Transcribe the data in full, keeping each line exactly as it appears.

======== MATERIAL FOR THE TASK ========

### config.mk
export PLATFORM = sky130hd
export DESIGN_NAME = cca_charge_accumulator
export DESIGN_NICKNAME = d
export VERILOG_FILES = /design/src/logic/cca_pkg.sv /design/src/logic/cca_limit_alert.sv /design/src/logic/cca_soft_start.sv /design/src/logic/cca_charge_accumulator.sv
export SDC_FILE = /design/constraint.sdc
export NUM_CORES = 1
export LEC_CHECK = 0
export ABC_AREA = 1
export BUFFER_PORTS_ARGS = -buffer_cell sky130_fd_sc_hd__buf_2
export CORE_UTILIZATION = 61
export CTS_CLUSTER_SIZE = 30
export DETAILED_ROUTE_END_ITERATION = 16
export PLACE_DENSITY = 0.81
export SETUP_SLACK_MARGIN = 0.05
export SLEW_MARGIN = 30
export SYNTH_ARGS = -nofsm -noshare
export SYNTH_HDL_FRONTEND = slang
export SYNTH_SLANG_ARGS = --single-unit
### constraint.sdc
create_clock -name clk_sys -period 5.8 [get_ports clk_sys]
set_input_delay 0.58 -clock clk_sys [delete_from_list [all_inputs] [get_ports clk_sys]]
set_output_delay 0.58 -clock clk_sys [all_outputs]
set_load 0.05 [all_outputs]
### config.mk
export PLATFORM = sky130hd
export DESIGN_NAME = iepu_top
export DESIGN_NICKNAME = d
export VERILOG_FILES = /design/src/verilog/iepu_pkg.sv /design/src/verilog/iepu_top.sv /design/src/verilog/iepu_sync.sv /design/src/verilog/iepu_ret_stack.sv
export VERILOG_INCLUDE_DIRS = /design/src /design/src/verilog
export SDC_FILE = /design/constraint.sdc
export NUM_CORES = 1
export LEC_CHECK = 0
export ABC_AREA = 0
export BUFFER_PORTS_ARGS = -buffer_cell sky130_fd_sc_hd__buf_4
export CAP_MARGIN = 20
export CORE_MARGIN = 3
export CORE_UTILIZATION = 62
export DETAILED_ROUTE_END_ITERATION = 8
export GPL_TIMING_DRIVEN = 0
export PLACE_DENSITY = 0.8
export SETUP_SLACK_MARGIN = 0.05
export SLEW_MARGIN = 20
export SYNTH_ARGS = -nofsm -noshare
export SYNTH_HDL_FRONTEND = slang
export SYNTH_SLANG_ARGS = --single-unit
export TNS_END_PERCENT = 20
### constraint.sdc
create_clock -name pclk -period 6.1 [get_ports pclk]
set_input_delay 1.22 -clock pclk [delete_from_list [all_inputs] [get_ports pclk]]
set_output_delay 1.22 -clock pclk [all_outputs]
set_load 0.1 [all_outputs]
**config.mk**
```make
export PLATFORM = sky130hd
export DESIGN_NAME = mssq_top
export DESIGN_NICKNAME = d
export VERILOG_FILES = /design/src/hdl/mssq_pkg.sv /design/src/hdl/mssq_timer_if.sv /design/src/hdl/mssq_timer.sv /design/src/hdl/mssq_top.sv
export SDC_FILE = /design/constraint.sdc
export NUM_CORES = 1
export LEC_CHECK = 0
export ABC_CLOCK_PERIOD_IN_PS = 3300
export BUFFER_PORTS_ARGS = -buffer_cell sky130_fd_sc_hd__buf_2
export CORE_UTILIZATION = 45
export DETAILED_ROUTE_END_ITERATION = 12
export SYNTH_ARGS = -nofsm -noshare
export SYNTH_HDL_FRONTEND = slang
export SYNTH_SLANG_ARGS = --single-unit
```
**constraint.sdc**
```tcl
create_clock -name CLK_IN -period 3.3 [get_ports CLK_IN]
set_input_delay 0.33 -clock CLK_IN [delete_from_list [all_inputs] [get_ports CLK_IN]]
set_output_delay 0.33 -clock CLK_IN [all_outputs]
set_load 0.03 [all_outputs]
```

========

RESPONSE BOX
### config.mk
export PLATFORM = sky130hd
export DESIGN_NAME = cca_charge_accumulator
export DESIGN_NICKNAME = d
export VERILOG_FILES = /design/src/logic/cca_pkg.sv /design/src/logic/cca_limit_alert.sv /design/src/logic/cca_soft_start.sv /design/src/logic/cca_charge_accumulator.sv
export SDC_FILE = /design/constraint.sdc
export NUM_CORES = 1
export LEC_CHECK = 0
export ABC_AREA = 1
export BUFFER_PORTS_ARGS = -buffer_cell sky130_fd_sc_hd__buf_2
export CORE_UTILIZATION = 61
export CTS_CLUSTER_SIZE = 30
export DETAILED_ROUTE_END_ITERATION = 16
export PLACE_DENSITY = 0.81
export SETUP_SLACK_MARGIN = 0.05
export SLEW_MARGIN = 30
export SYNTH_ARGS = -nofsm -noshare
export SYNTH_HDL_FRONTEND = slang
export SYNTH_SLANG_ARGS = --single-unit
### constraint.sdc
create_clock -name clk_sys -period 5.8 [get_ports clk_sys]
set_input_delay 0.58 -clock clk_sys [delete_from_list [all_inputs] [get_ports clk_sys]]
set_output_delay 0.58 -clock clk_sys [all_outputs]
set_load 0.05 [all_outputs]
### config.mk
export PLATFORM = sky130hd
export DESIGN_NAME = iepu_top
export DESIGN_NICKNAME = d
export VERILOG_FILES = /design/src/verilog/iepu_pkg.sv /design/src/verilog/iepu_top.sv /design/src/verilog/iepu_sync.sv /design/src/verilog/iepu_ret_stack.sv
export VERILOG_INCLUDE_DIRS = /design/src /design/src/verilog
export SDC_FILE = /design/constraint.sdc
export NUM_CORES = 1
export LEC_CHECK = 0
export ABC_AREA = 0
export BUFFER_PORTS_ARGS = -buffer_cell sky130_fd_sc_hd__buf_4
export CAP_MARGIN = 20
export CORE_MARGIN = 3
export CORE_UTILIZATION = 62
export DETAILED_ROUTE_END_ITERATION = 8
export GPL_TIMING_DRIVEN = 0
export PLACE_DENSITY = 0.8
export SETUP_SLACK_MARGIN = 0.05
export SLEW_MARGIN = 20
export SYNTH_ARGS = -nofsm -noshare
export SYNTH_HDL_FRONTEND = slang
export SYNTH_SLANG_ARGS = --single-unit
export TNS_END_PERCENT = 20
### constraint.sdc
create_clock -name pclk -period 6.1 [get_ports pclk]
set_input_delay 1.22 -clock pclk [delete_from_list [all_inputs] [get_ports pclk]]
set_output_delay 1.22 -clock pclk [all_outputs]
set_load 0.1 [all_outputs]
**config.mk**
```make
export PLATFORM = sky130hd
export DESIGN_NAME = mssq_top
export DESIGN_NICKNAME = d
export VERILOG_FILES = /design/src/hdl/mssq_pkg.sv /design/src/hdl/mssq_timer_if.sv /design/src/hdl/mssq_timer.sv /design/src/hdl/mssq_top.sv
export SDC_FILE = /design/constraint.sdc
export NUM_CORES = 1
export LEC_CHECK = 0
export ABC_CLOCK_PERIOD_IN_PS = 3300
export BUFFER_PORTS_ARGS = -buffer_cell sky130_fd_sc_hd__buf_2
export CORE_UTILIZATION = 45
export DETAILED_ROUTE_END_ITERATION = 12
export SYNTH_ARGS = -nofsm -noshare
export SYNTH_HDL_FRONTEND = slang
export SYNTH_SLANG_ARGS = --single-unit
```
**constraint.sdc**
```tcl
create_clock -name CLK_IN -period 3.3 [get_ports CLK_IN]
set_input_delay 0.33 -clock CLK_IN [delete_from_list [all_inputs] [get_ports CLK_IN]]
set_output_delay 0.33 -clock CLK_IN [all_outputs]
set_load 0.03 [all_outputs]
```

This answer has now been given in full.